Thursday, July 25, 2019

Making the Most of Your Campus Visit

Traditionally, high school students might visit universities during the second half of their junior year, during the first half of their senior year, or during the summer in between. Visiting a campus can be a useful experience, helping students make a decision about where they will study.

Or it can be a waste of time.

To make a campus visit as productive as possible, a student should first answer a series of questions:

Are you comfortable being an outsider, when most of the people around you have different beliefs and opinions than you?
Are you comfortable being an insider, when most of the people around you have beliefs and opinions similar to yours?
Are you comfortable being anonymous, in a large crowd of thousands, when nobody knows you?
Are you comfortable being in a small group, when most of the people around you know you?
How important is it to you to have the best possible knowledge of the topics that you’re studying?
How important is it to you to have other people think highly of you?
How important is it to you to earn lots of money some day?
Why are you going to a college or university?

That last question is central. Students go to institutions of higher education for a variety of reasons: some go to prepare for a career; others are simply interested in being well-educated. Some go to have social experiences with friends; others go to find a future spouse and eventually get married. Some are interested in earning lots of money; others are looking for a future which is personally fulfilling.

After answering these questions, the second part of getting ready for a campus visit is to write some questions to ask. A student on a campus visit should be asking lots of questions.

In addition, a student can ask questions before and after a campus visit.

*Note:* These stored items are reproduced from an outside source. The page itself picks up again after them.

run 1:
Design FIR_low_pass_filter, start of the top module:
module FIR_low_pass_filter(
	input clk,
	input rst,
	input [7:0]FIR_IN,
	output reg [16:0]FIR_OUT
);
reg[7:0] delay_pipeline1;
reg[7:0] delay_pipeline2;
reg[7:0] delay_pipeline3;
reg[7:0] delay_pipeline4;
reg[7:0] delay_pipeline5;
reg[7:0] delay_pipeline6;
reg[7:0] delay_pipeline7;
reg[7:0] delay_pipeline8;
reg[7:0] delay_pipeline9;
wire[7:0] coeff1 = 8'd7;	 
wire[7:0] coeff2 = 8'd5;
wire[7:0] coeff3 = 8'd51;
wire[7:0] coeff4 = 8'd135;
wire[7:0] coeff5 = 8'd179;
wire[7:0] coeff6 = 8'd135;
wire[7:0] coeff7 = 8'd51;
wire[7:0] coeff8 = 8'd5;
wire[7:0] coeff9 = 8'd7;
reg signed [16:0] multi_data1 ; 
reg signed [16:0] multi_data2 ;
reg signed [16:0] multi_data3 ;
reg signed [16:0] multi_data4 ;
reg signed [16:0] multi_data5 ;
reg signed [16:0] multi_data6 ;
reg signed [16:0] multi_data7 ;
reg signed [16:0] multi_data8 ;
reg signed [16:0] multi_data9 ;
always@(posedge clk or negedge rst)
if(!rst)
begin
	delay_pipeline1 <= 8'b0 ;
	delay_pipeline2 <= 8'b0 ;
	delay_pipeline3 <= 8'b0 ;
	delay_pipeline4 <= 8'b0 ;
	delay_pipeline5 <= 8'b0 ;
	delay_pipeline6 <= 8'b0 ;
	delay_pipeline7 <= 8'b0 ;
	delay_pipeline8 <= 8'b0 ;
	delay_pipeline9 <= 8'b0 ;
end
else
begin
	delay_pipeline1 <= FIR_IN;
	delay_pipeline2 <= delay_pipeline1 ;
	delay_pipeline3 <= delay_pipeline2 ;
	delay_pipeline4 <= delay_pipeline3 ;
	delay_pipeline5 <= delay_pipeline4 ;
	delay_pipeline6 <= delay_pipeline5 ;
	delay_pipeline7 <= delay_pipeline6 ;
	delay_pipeline8 <= delay_pipeline7 ;
  ...
Size in the first run: ~1600 cells after synthesis, ~200 flip-flops, about 27 I/O pins.
make LEC_CHECK=0 ABC_AREA=1 CAP_MARGIN=20 CORE_MARGIN=2 CORE_UTILIZATION=70 CTS_CLUSTER_DIAMETER=206 PLACE_DENSITY_LB_ADDON=0.09 SLEW_MARGIN=20 finish   # period 3.92 ns
run.sh (not shown) runs the stock make flow with config.mk's settings and CLKGATE_MAP_FILE=.
Run 1: all stages complete, timing, DRC and antenna checks passed
Changes in run 2 relative to run 1:
-- flow/config.mk --
<<< run 1, line 8
export ABC_AREA = 1
>>> run 2, line 8
<<< run 1, line 11
export CORE_UTILIZATION = 70
export CTS_CLUSTER_DIAMETER = 206
export PLACE_DENSITY_LB_ADDON = 0.09
>>> run 2, line 10
export CORE_UTILIZATION = 40
==> flow/constraint.sdc <==
create_clock -name core_clock -period 7.0 [get_ports {clk}]
set_input_delay 1.4000 -clock core_clock [delete_from_list [all_inputs] [get_ports {clk}]]
set_output_delay 1.4000 -clock core_clock [all_outputs]
set_load 0.01 [all_outputs]
Notes after the runs:
Run 1 and run 2 ended up with roughly the same multiplexer share of the synthesized area.
Lower flop share of the area among run 1 and run 2: run 1
Run 2 vs run 1 — Yosys chip area dropped 920 sq um.
Run 2 vs run 1: clock skew down in run 2
Relative to run 2, the following input files were edited for run 3:
-- flow/config.mk --
<<< run 2, line 8
export CAP_MARGIN = 20
>>> run 3, line 8
export CAP_MARGIN = 5
export CELL_PAD_IN_SITES_GLOBAL_PLACEMENT = 0
<<< run 2, line 11
>>> run 3, line 12
export CTS_CLUSTER_DIAMETER = 304
export CTS_CLUSTER_SIZE = 94
export GPL_ROUTABILITY_DRIVEN = 0
export GPL_TIMING_DRIVEN = 0
export SETUP_SLACK_MARGIN = 1.49
## What came out
- The first-iteration DRC count in run 3 sits 7 above the value recorded for run 2.
- Final routed wirelength across all metal layers: run 3 < run 2
- On global-route usage, the higher figure sits with run 2, not run 3.
- Largest net degree at the start of global routing was lower in run 2 than in run 3.
- The final reports for run 3 and run 2 show final critical-path setup slack lower in the former.
- In the flow results for run 3 and run 2, the non-clock buffer count in the final layout is smaller on run 2.
Setup changes, run 3 to run 4
==> flow/config.mk <==
export PLATFORM = sky130hd
export DESIGN_NAME = FIR_low_pass_filter
export DESIGN_NICKNAME = FIR_low_pass_filter
export VERILOG_FILES = /design/flow/design.v
export SDC_FILE = /design/flow/constraint.sdc
export NUM_CORES = 4
export LEC_CHECK = 0
export ABC_AREA = 0
export CAP_MARGIN = 20
export CORE_ASPECT_RATIO = 1.94
export CORE_MARGIN = 2
export CORE_UTILIZATION = 64
export CTS_CLUSTER_DIAMETER = 323
export CTS_CLUSTER_SIZE = 98
export PLACE_DENSITY = 0.41
export SLEW_MARGIN = 0
export TNS_END_PERCENT = 35
==> comparison <==
The time the worst path needs with I/O delays and setup number comes out lower for run 4 vs run 3. Per the comparison of run 4 with run 3, final worst setup slack shows an increase of 0.30 ns; area of the core region shows a reduction of about 38%.
--- input diff run 4..run 5 ---
==> flow/config.mk <==
export PLATFORM = sky130hd
export DESIGN_NAME = FIR_low_pass_filter
export DESIGN_NICKNAME = FIR_low_pass_filter
export VERILOG_FILES = /design/flow/design.v
export SDC_FILE = /design/flow/constraint.sdc
export NUM_CORES = 4
export LEC_CHECK = 0
export CAP_MARGIN = 20
export CORE_MARGIN = 2
export CORE_UTILIZATION = 72
export CTS_CLUSTER_DIAMETER = 391
export CTS_CLUSTER_SIZE = 98
export SLEW_MARGIN = 20
[summary]
- Every run in the comparison, run 4 and run 5, completed the flow with a clean layout.
- Compared with run 4, run 5 shows a higher wire length of the first global-routing pass.
- Changes observed in run 5 relative to run 4: post-layout minimum cycle time grew by 0.049 ns, sequential share of layout area held steady, count of plain and timing-repair buffers held steady.
What run 6 does differently from run 5 at the input level:
-- flow/config.mk --
<<< run 5, line 9
>>> run 6, line 9
export CORE_ASPECT_RATIO = 0.5
<<< run 5, line 10
export CORE_UTILIZATION = 72
export CTS_CLUSTER_DIAMETER = 391
export CTS_CLUSTER_SIZE = 98
>>> run 6, line 11
export CORE_UTILIZATION = 59
export CTS_CLUSTER_DIAMETER = 221
export CTS_CLUSTER_SIZE = 96
export PLACE_DENSITY = 0.41
[summary]
- As far as synthesized cell count goes, run 5 and run 6 are indistinguishable; the numbers are identical.
- The initial core utilization number comes out higher for run 5 vs run 6.
- Run 6 vs run 5 — die outline width climbed by more than half
- met1 track demand over resource in global routing in run 6 is 4.8 points below run 5.
- Min total length of routed wires across run 6 and run 5: run 6
- Compared with run 5, run 6 shows a higher worst slack at placement.
- Between run 6 and run 5, the difference in share of the final layout cell area in sequential cells is negligible.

Students should look at the university’s or college’s website — or read the printed literature which inevitably arrives in the mail. Looking at those things will help students think of questions to ask.

If a student doesn’t answer some questions before a campus visit, and if a student doesn’t write some questions before a campus visit, then the trip might simply be a waste of time.

Every college or university can show lots of impressive buildings, offer a sample of excellent cafeteria food, and talk about its exciting athletic teams.

Every college or university will introduce several of its students, who will tell you about all the excellent experiences that they’re having on campus.

And because every college or university can do this, visiting a series of campuses will leave a student with the impression that they’re all the same.

Or, even worse, a student might choose one school over another because the people on that campus seemed fun, exciting, or interesting. But those people were a tiny skewed sample of a large student body, and give no real indication of what the average students on that campus really are.

The bottom line: a campus visit can be a productive and useful experience, but only if the visiting high school student has prepared for the visit.